[Opening Entries provided section]

===== src/verilog/plp_pkg.sv =====
// login service parameter layouts, limits and codes shared by both ends
// assumes both ends run on one mclk and exchange eight-word payload bodies
package plp_pkg;

  // ------------------------------------------------------------
  // frame layout: four common words, then four class words
  // ------------------------------------------------------------
  localparam int unsigned PLP_WORDS    = 8;
  localparam int unsigned PLP_IDX_W    = 3;
  localparam logic [2:0]  PLP_IDX_CMN0 = 3'h0;
  localparam logic [2:0]  PLP_IDX_CMN1 = 3'h1;
  localparam logic [2:0]  PLP_IDX_CMN2 = 3'h2;
  localparam logic [2:0]  PLP_IDX_CMN3 = 3'h3;
  localparam logic [2:0]  PLP_IDX_CLS0 = 3'h4;
  localparam logic [2:0]  PLP_IDX_CLS1 = 3'h5;
  localparam logic [2:0]  PLP_IDX_CLS2 = 3'h6;
  localparam logic [2:0]  PLP_IDX_CLS3 = 3'h7;

  // ------------------------------------------------------------
  // limits and codes
  // ------------------------------------------------------------
  localparam logic [15:0] PLP_RX_MIN       = 16'h0100;
  localparam logic [15:0] PLP_RX_MAX       = 16'h0840;
  localparam logic [1:0]  PLP_RX_ALIGN     = 2'h0;
  localparam logic [7:0]  PLP_VER_OLD_MAX  = 8'h09;
  localparam logic [7:0]  PLP_VER_REV2     = 8'h10;
  localparam logic [7:0]  PLP_VER_REV3     = 8'h20;
  localparam logic [8:0]  PLP_PAYLOAD_128  = 9'h080;
  localparam logic [8:0]  PLP_PAYLOAD_256  = 9'h100;
  localparam logic        PLP_RES_MS       = 1'b0;
  localparam logic [2:0]  PLP_CLASS_1      = 3'h1;
  localparam logic [2:0]  PLP_CLASS_2      = 3'h2;
  localparam logic [2:0]  PLP_CLASS_3      = 3'h3;
  localparam logic [2:0]  PLP_CLASS_6      = 3'h6;

  // ------------------------------------------------------------
  // word layouts
  // ------------------------------------------------------------
  typedef struct packed {
    logic [7:0]  ver_high;
    logic [7:0]  ver_low;
    logic [15:0] bb_credit;
  } plp_cmn_w0_t;

  typedef struct packed {
    logic        cont_incr;
    logic        rand_offset;
    logic        vendor_ver;
    logic        nport_fport;
    logic        alt_bb_credit;
    logic        edtov_res_ns;
    logic [2:0]  rsvd_25_23;
    logic        feat_22;
    logic [4:0]  rsvd_21_17;
    logic        payload_256;
    logic [15:0] rx_size;
  } plp_cmn_w1_t;

  typedef struct packed {
    logic        valid;
    logic        intermix;
    logic [1:0]  stacked_conn;
    logic        seq_delivery;
    logic        ded_simplex;
    logic        camp_on;
    logic        buffered_c1;
    logic        prio;
    logic [6:0]  rsvd_22_16;
    logic [1:0]  xid_reassign;
    logic [1:0]  init_assoc;
    logic        ack0;
    logic        ackn;
    logic        ack_assist;
    logic        compress;
    logic [1:0]  history;
    logic        encrypt;
    logic        clk_sync;
    logic [3:0]  rsvd_3_0;
  } plp_cls_w0_t;

  typedef struct packed {
    logic        ack0;
    logic        ackn;
    logic        xid_interlock;
    logic [1:0]  err_policy;
    logic        rsvd_26;
    logic [1:0]  cat_per_seq;
    logic        compress;
    logic [1:0]  history;
    logic        decrypt;
    logic        clk_sync;
    logic [2:0]  fabric_rsvd;
    logic [15:0] rx_size;
  } plp_cls_w1_t;

  typedef struct packed {
    logic [15:0] concur_seq;
    logic        rsvd_15;
    logic [14:0] ee_credit;
  } plp_cls_w2_t;

  typedef struct packed {
    logic [15:0] open_seq;
    logic [15:0] mcast_rxid;
  } plp_cls_w3_t;

  typedef enum logic [1:0] {
    PLP_ST_IDLE = 2'b00,
    PLP_ST_SEND = 2'b01,
    PLP_ST_WAIT = 2'b10
  } plp_state_t;

  // ------------------------------------------------------------
  // checks
  // ------------------------------------------------------------
  function automatic logic plp_rx_ok(input logic [15:0] size);
    plp_rx_ok = (size >= PLP_RX_MIN) && (size <= PLP_RX_MAX)
                && (size[1:0] == PLP_RX_ALIGN);
  endfunction

  function automatic logic plp_ver_ok(input logic [7:0] ver);
    plp_ver_ok = (ver <= PLP_VER_OLD_MAX) || (ver == PLP_VER_REV2)
                 || (ver == PLP_VER_REV3);
  endfunction

endpackage


===== src/verilog/plp_link_if.sv =====
// word link between the login originator and the responding port
// assumes both ends share mclk; words move one per valid cycle, no stall
`timescale 1ns/1ps
`default_nettype none
interface plp_link_if;
  logic        rq_valid;
  logic [31:0] rq_data;
  logic        ac_valid;
  logic [31:0] ac_data;

  modport orig (output rq_valid, output rq_data, input ac_valid, input ac_data);
  modport resp (input rq_valid, input rq_data, output ac_valid, output ac_data);
endinterface
`default_nettype wire


===== src/verilog/plp_resp.sv =====
// responding port: takes a login request, checks it, answers with an accept
// assumes request words arrive in order on mclk, eight per request
`timescale 1ns/1ps
`default_nettype none

module plp_resp
  import plp_pkg::*;
(
  input  wire logic        mclk,
  input  wire logic        resetn,
  plp_link_if.resp         link,
  input  wire plp_cmn_w0_t own_cmn0,
  input  wire plp_cmn_w1_t own_cmn1,
  input  wire logic [31:0] own_cmn2,
  input  wire logic [31:0] own_edtov,
  input  wire plp_cls_w0_t own_cls0,
  input  wire plp_cls_w1_t own_cls1,
  input  wire plp_cls_w2_t own_cls2,
  input  wire plp_cls_w3_t own_cls3,
  input  wire logic        ptp_topology,
  input  wire logic        fabric_login,
  input  wire logic [2:0]  login_class,
  output logic             login_done,
  output logic             params_err,
  output logic             edtov_res_ns,
  output logic [31:0]      agreed_edtov,
  output logic [32:0]      ratov,
  output logic [8:0]       peer_payload_bytes,
  output logic [15:0]      peer_rx_size,
  output logic [14:0]      peer_ee_credit,
  output logic             peer_prio,
  output logic             peer_clk_sync
);

  // ------------------------------------------------------------
  // state
  // ------------------------------------------------------------
  plp_state_t             state;
  plp_state_t             next_state;
  logic [PLP_IDX_W-1:0]   idx;
  logic [PLP_IDX_W-1:0]   next_idx;
  logic [31:0]            rx_w [PLP_WORDS];
  logic [31:0]            next_rx_w [PLP_WORDS];
  logic [31:0]            acc_edtov;
  logic [31:0]            next_acc_edtov;
  logic                   ac_valid;
  logic                   next_ac_valid;
  logic [31:0]            ac_data;
  logic [31:0]            next_ac_data;
  logic                   next_login_done;
  logic                   next_params_err;
  logic                   next_edtov_res_ns;
  logic [31:0]            next_agreed_edtov;
  logic [32:0]            next_ratov;
  logic [8:0]             next_peer_payload_bytes;
  logic [15:0]            next_peer_rx_size;
  logic [14:0]            next_peer_ee_credit;
  logic                   next_peer_prio;
  logic                   next_peer_clk_sync;

  // ------------------------------------------------------------
  // views of the stored request
  // ------------------------------------------------------------
  plp_cmn_w0_t rq_cmn0;
  plp_cmn_w1_t rq_cmn1;
  plp_cls_w0_t rq_cls0;
  plp_cls_w1_t rq_cls1;
  plp_cls_w2_t rq_cls2;
  logic        rq_bad;
  logic        rq_last;
  logic        credit_class;

  assign rq_cmn0 = plp_cmn_w0_t'(rx_w[PLP_IDX_CMN0]);
  assign rq_cmn1 = plp_cmn_w1_t'(rx_w[PLP_IDX_CMN1]);
  assign rq_cls0 = plp_cls_w0_t'(rx_w[PLP_IDX_CLS0]);
  assign rq_cls1 = plp_cls_w1_t'(rx_w[PLP_IDX_CLS1]);
  assign rq_cls2 = plp_cls_w2_t'(rx_w[PLP_IDX_CLS2]);
  assign rq_last = link.rq_valid && (idx == PLP_IDX_CLS3);
  assign credit_class = (login_class == PLP_CLASS_1) || (login_class == PLP_CLASS_2)
                        || (login_class == PLP_CLASS_6);

  // class receive size is not meaningful in fabric login, so only checked otherwise
  assign rq_bad = !plp_rx_ok(rq_cmn1.rx_size)
                  || (!fabric_login && !plp_rx_ok(rq_cls1.rx_size))
                  || !plp_ver_ok(rq_cmn0.ver_high)
                  || !plp_ver_ok(rq_cmn0.ver_low);

  assign link.ac_valid = ac_valid;
  assign link.ac_data  = ac_data;

  // ------------------------------------------------------------
  // accept word builder
  // ------------------------------------------------------------
  function automatic logic [31:0] acc_word(input logic [PLP_IDX_W-1:0] i);
    case (i)
      PLP_IDX_CMN0: acc_word = own_cmn0;
      PLP_IDX_CMN1: acc_word = own_cmn1;
      PLP_IDX_CMN2: acc_word = own_cmn2;
      PLP_IDX_CMN3: acc_word = ptp_topology ? acc_edtov : 32'h0000_0000;
      PLP_IDX_CLS0: acc_word = own_cls0;
      PLP_IDX_CLS1: acc_word = own_cls1;
      PLP_IDX_CLS2: acc_word = own_cls2;
      default:      acc_word = own_cls3;
    endcase
  endfunction

  // ------------------------------------------------------------
  // next state
  // ------------------------------------------------------------
  always_comb begin
    next_state              = state;
    next_idx                = idx;
    next_rx_w               = rx_w;
    next_acc_edtov          = acc_edtov;
    next_ac_valid           = 1'b0;
    next_ac_data            = ac_data;
    next_login_done         = 1'b0;
    next_params_err         = params_err;
    next_edtov_res_ns       = edtov_res_ns;
    next_agreed_edtov       = agreed_edtov;
    next_ratov              = ratov;
    next_peer_payload_bytes = peer_payload_bytes;
    next_peer_rx_size       = peer_rx_size;
    next_peer_ee_credit     = peer_ee_credit;
    next_peer_prio          = peer_prio;
    next_peer_clk_sync      = peer_clk_sync;
    case (state)
      PLP_ST_IDLE: begin
        // words of a new request during an accept are dropped: no back-pressure
        if (link.rq_valid) begin
          next_rx_w[idx] = link.rq_data;
          next_idx       = idx + 1'b1;
          if (rq_last) begin
            next_state = PLP_ST_SEND;
            next_idx   = PLP_IDX_CMN0;
            // in point-to-point topology a larger request value is adopted so the accept never shrinks it
            if (ptp_topology && (rx_w[PLP_IDX_CMN3] > own_edtov)) begin
              next_acc_edtov = rx_w[PLP_IDX_CMN3];
            end else begin
              next_acc_edtov = own_edtov;
            end
            next_params_err         = rq_bad;
            next_peer_payload_bytes = rq_cmn1.payload_256 ? PLP_PAYLOAD_256
                                                          : PLP_PAYLOAD_128;
            next_peer_rx_size       = rq_cmn1.rx_size;
            next_peer_prio          = rq_cls0.prio && (login_class != PLP_CLASS_3);
            next_peer_clk_sync      = rq_cls0.clk_sync;
            next_peer_ee_credit     = (credit_class && !fabric_login)
                                      ? rq_cls2.ee_credit : 15'h0000;
          end
        end
      end
      PLP_ST_SEND: begin
        next_ac_valid = 1'b1;
        next_ac_data  = acc_word(idx);
        next_idx      = idx + 1'b1;
        if (idx == PLP_IDX_CLS3) begin
          next_state        = PLP_ST_IDLE;
          next_idx          = PLP_IDX_CMN0;
          next_login_done   = 1'b1;
          next_edtov_res_ns = own_cmn1.edtov_res_ns;
          next_agreed_edtov = acc_edtov;
          next_ratov        = ptp_topology ? {acc_edtov, 1'b0} : ratov;
        end
      end
      default: begin
        next_state = PLP_ST_IDLE;
        next_idx   = PLP_IDX_CMN0;
      end
    endcase
  end

  // ------------------------------------------------------------
  // registers
  // ------------------------------------------------------------
  always_ff @(posedge mclk or negedge resetn) begin
    if (!resetn) begin
      state              <= PLP_ST_IDLE;
      idx                <= PLP_IDX_CMN0;
      acc_edtov          <= 32'h0000_0000;
      ac_valid           <= 1'b0;
      ac_data            <= 32'h0000_0000;
      login_done         <= 1'b0;
      params_err         <= 1'b0;
      edtov_res_ns       <= PLP_RES_MS;
      agreed_edtov       <= 32'h0000_0000;
      ratov              <= 33'h0_0000_0000;
      peer_payload_bytes <= PLP_PAYLOAD_128;
      peer_rx_size       <= 16'h0000;
      peer_ee_credit     <= 15'h0000;
      peer_prio          <= 1'b0;
      peer_clk_sync      <= 1'b0;
    end else begin
      state              <= next_state;
      idx                <= next_idx;
      acc_edtov          <= next_acc_edtov;
      ac_valid           <= next_ac_valid;
      ac_data            <= next_ac_data;
      login_done         <= next_login_done;
      params_err         <= next_params_err;
      edtov_res_ns       <= next_edtov_res_ns;
      agreed_edtov       <= next_agreed_edtov;
      ratov              <= next_ratov;
      peer_payload_bytes <= next_peer_payload_bytes;
      peer_rx_size       <= next_peer_rx_size;
      peer_ee_credit     <= next_peer_ee_credit;
      peer_prio          <= next_peer_prio;
      peer_clk_sync      <= next_peer_clk_sync;
    end
  end

  // ------------------------------------------------------------
  // request word store
  // ------------------------------------------------------------
  genvar g;
  generate
    for (g = 0; g < PLP_WORDS; g++) begin : g_store
      always_ff @(posedge mclk or negedge resetn) begin
        if (!resetn) begin
          rx_w[g] <= 32'h0000_0000;
        end else begin
          rx_w[g] <= next_rx_w[g];
        end
      end
    end
  endgenerate

endmodule
`default_nettype wire

===== src/flat_wrapper.sv =====
// flat-port wrapper written by rule: the top's interface ports become plain ports
module plp_resp_flat import plp_pkg::*;
  (mclk, resetn, own_cmn0, own_cmn1, own_cmn2, own_edtov, own_cls0, own_cls1, own_cls2, own_cls3, ptp_topology, fabric_login, login_class, login_done, params_err, edtov_res_ns, agreed_edtov, ratov, peer_payload_bytes, peer_rx_size, peer_ee_credit, peer_prio, peer_clk_sync, link_rq_valid, link_rq_data, link_ac_valid, link_ac_data);
  plp_link_if link_i ();
  input  wire logic mclk;
  input  wire logic resetn;
  input  wire plp_cmn_w0_t own_cmn0;
  input  wire plp_cmn_w1_t own_cmn1;
  input  wire logic [31:0] own_cmn2;
  input  wire logic [31:0] own_edtov;
  input  wire plp_cls_w0_t own_cls0;
  input  wire plp_cls_w1_t own_cls1;
  input  wire plp_cls_w2_t own_cls2;
  input  wire plp_cls_w3_t own_cls3;
  input  wire logic ptp_topology;
  input  wire logic fabric_login;
  input  wire logic [2:0] login_class;
  output logic login_done;
  output logic params_err;
  output logic edtov_res_ns;
  output logic [31:0] agreed_edtov;
  output logic [32:0] ratov;
  output logic [8:0] peer_payload_bytes;
  output logic [15:0] peer_rx_size;
  output logic [14:0] peer_ee_credit;
  output logic peer_prio;
  output logic peer_clk_sync;
  input wire logic [$bits(link_i.rq_valid)-1:0] link_rq_valid;
  input wire logic [$bits(link_i.rq_data)-1:0] link_rq_data;
  output wire logic [$bits(link_i.ac_valid)-1:0] link_ac_valid;
  output wire logic [$bits(link_i.ac_data)-1:0] link_ac_data;
  assign link_i.rq_valid = link_rq_valid;
  assign link_i.rq_data = link_rq_data;
  assign link_ac_valid = link_i.ac_valid;
  assign link_ac_data = link_i.ac_data;
  plp_resp u_core (.mclk(mclk), .resetn(resetn), .link(link_i), .own_cmn0(own_cmn0), .own_cmn1(own_cmn1), .own_cmn2(own_cmn2), .own_edtov(own_edtov), .own_cls0(own_cls0), .own_cls1(own_cls1), .own_cls2(own_cls2), .own_cls3(own_cls3), .ptp_topology(ptp_topology), .fabric_login(fabric_login), .login_class(login_class), .login_done(login_done), .params_err(params_err), .edtov_res_ns(edtov_res_ns), .agreed_edtov(agreed_edtov), .ratov(ratov), .peer_payload_bytes(peer_payload_bytes), .peer_rx_size(peer_rx_size), .peer_ee_credit(peer_ee_credit), .peer_prio(peer_prio), .peer_clk_sync(peer_clk_sync));
endmodule

===== config.mk =====
export PLATFORM = sky130hd
export DESIGN_NAME = plp_resp_flat
export DESIGN_NICKNAME = d
export VERILOG_FILES = /design/src/verilog/plp_pkg.sv /design/src/verilog/plp_link_if.sv /design/src/verilog/plp_resp.sv /design/src/flat_wrapper.sv
export SDC_FILE = /design/constraint.sdc
export NUM_CORES = 1
export LEC_CHECK = 0
export BUFFER_PORTS_ARGS = -buffer_cell sky130_fd_sc_hd__buf_4
export CAP_MARGIN = 20
export CORE_MARGIN = 2
export CORE_UTILIZATION = 26
export CTS_CLUSTER_SIZE = 40
export DETAILED_ROUTE_END_ITERATION = 8
export HOLD_SLACK_MARGIN = 0.06
export SLEW_MARGIN = 20
export SYNTH_ARGS = -nofsm -noshare
export SYNTH_HDL_FRONTEND = slang
export SYNTH_SLANG_ARGS = --single-unit

===== constraint.sdc =====
create_clock -name mclk -period 4.1 [get_ports mclk]
set_input_delay 0.205 -clock mclk [delete_from_list [all_inputs] [get_ports mclk]]
set_output_delay 0.205 -clock mclk [all_outputs]
set_load 0.03 [all_outputs]

==> results of run 1 <==
## cell usage after synthesis (2+ instances only)
| cell | number | area, µm² |
|---|---|---|
| nor2_1 | 41 | 154 |
| a22oi_1 | 9 | 67.6 |
| buf_4 | 8 | 60.1 |
| and2_1 | 2 | 12.5 |
| mux2i_1 | 37 | 370 |
| a21oi_1 | 35 | 175 |
| a21o_1 | 12 | 90.1 |
| mux2_1 | 6 | 67.6 |
| a222oi_1 | 53 | 531 |
| inv_1 | 39 | 146 |
| clkbuf_1 | 50 | 188 |
| buf_12 | 3 | 60.1 |
| o21ai_0 | 17 | 85.1 |
| a2111oi_2 | 2 | 30.0 |
| nor4_1 | 9 | 56.3 |
| buf_1 | 7 | 26.3 |
| nand4_1 | 7 | 43.8 |
| a22o_1 | 26 | 228 |
| mux2_2 | 201 | 2260 |
| a221oi_1 | 15 | 131 |
| ha_1 | 38 | 475 |
| buf_2 | 10 | 50.1 |
| dfrtp_1 | 268 | 6710 |
| a211o_1 | 2 | 17.5 |
| nand3_1 | 12 | 60.1 |
| a31oi_1 | 23 | 144 |
| nand2_1 | 49 | 184 |
| o21ai_1 | 32 | 160 |
| nor3_1 | 7 | 35.0 |
| or4_1 | 2 | 15.0 |
| nor3_2 | 2 | 20.0 |
| nor2b_1 | 3 | 18.8 |
## how the worst max path moves through the flow
stage,end,cells past startpoint
floorplan,u_core.link.ac_data[14]$_DFFE_PN0P_,9
global placement,u_core.acc_edtov[19]$_DFFE_PN0P_,9
detailed placement,u_core.acc_edtov[26]$_DFFE_PN0P_,9
CTS,u_core.link.ac_data[14]$_DFFE_PN0P_,8
global route,u_core.link.ac_data[6]$_DFFE_PN0P_,8
finish,u_core.link.ac_data[6]$_DFFE_PN0P_,8
## cells by family (layout without fill, tap and decap cells)
kind of cell             after synthesis  after routing  share of synthesized area (%)
adder cells (fa/ha/maj)               38             38                           3.71
multiplexers                         244            244                           21.1
flip-flops                           269            269                           52.5
AND/OR/NAND/NOR                      139            139                           5.00
buffers and inverters                118            671                           4.23
other                                  1             14                         0.0293
AO/OA/AOI/OAI                        233            233                           13.4
## flip-flops by register name, summed over array words and instances, names as in the netlist, 16 cells and up
name	count
u_core.acc_edtov	32
u_core.agreed_edtov	32
u_core.link.ac_data	32
u_core.ratov	32
u_core.rx_w	32
u_core.rq_cmn1	17
u_core.peer_rx_size	16
u_core.rq_cls1	16
u_core.rq_cmn0	16
## through the flow
step / std cells / cell area (µm²) / util [%] / setup WS, ns
2_1_floorplan: 1049 / 12800 / - / 1.87
3_3_place_gp: 2083 / 16700 / 34.3 / 0.633
3_5_place_dp: 2083 / 16700 / 34.3 / 0.554
4_1_cts: 2266 / 19100 / 39.1 / 0.510
5_1_grt: 2272 / 19100 / 39.1 / 0.327
6_report: 2272 / 19100 / 39.1 / 0.491
## cell type report
cell class,count,area share [%]
Timing Repair Buffer,574,24.4
Antenna cell,6,0.0787
Sequential cell,269,35.3
Tap cell,664,4.36
Inverter,39,0.768
Clock buffer,41,4.68
Multi-Input combinational cell,662,29.4
Clock inverter,17,1.00
## critical path: cells and delay by family (launching register included)
kind                       cells  cell delay [ns]
and+or+nand+nor                1             0.10
AOI/OAI and AO/OA              2             0.46
DFF                            1             0.48
adders and majority gates      1             0.72
buffers and inverters          4             1.71
## repair_timing
item | CTS | global route
setup buffers | 0 | 0
endpoints found under the setup margin | 0 | 0
hold buffers | 125 | 0
hold endpoints to repair | 363 | 0
## power by group
group	internal, mW	switching, mW	total, mW
clock	1.73	1.19	2.91
combinational	2.90	3.53	6.43
sequential	3.84	1.04	4.87
total	8.47	5.76	14.2
## layer usage
metal  vias up  wire length, µm  share of wire [%]
met1      5460            20700                 41
met2       446            23400                 47
met5         -               43              0.086
met4         6             2690                5.3
li1       5010                -                  -
met3       115             3420                6.8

[Closing Entries provided section]

Activity.
Retype the lines above without alteration. The first is the one containing "hold buffers | 125 | 0", and the last is the final line of the data.

Result for this exercise.
hold buffers | 125 | 0
hold endpoints to repair | 363 | 0
## power by group
group	internal, mW	switching, mW	total, mW
clock	1.73	1.19	2.91
combinational	2.90	3.53	6.43
sequential	3.84	1.04	4.87
total	8.47	5.76	14.2
## layer usage
metal  vias up  wire length, µm  share of wire [%]
met1      5460            20700                 41
met2       446            23400                 47
met5         -               43              0.086
met4         6             2690                5.3
li1       5010                -                  -
met3       115             3420                6.8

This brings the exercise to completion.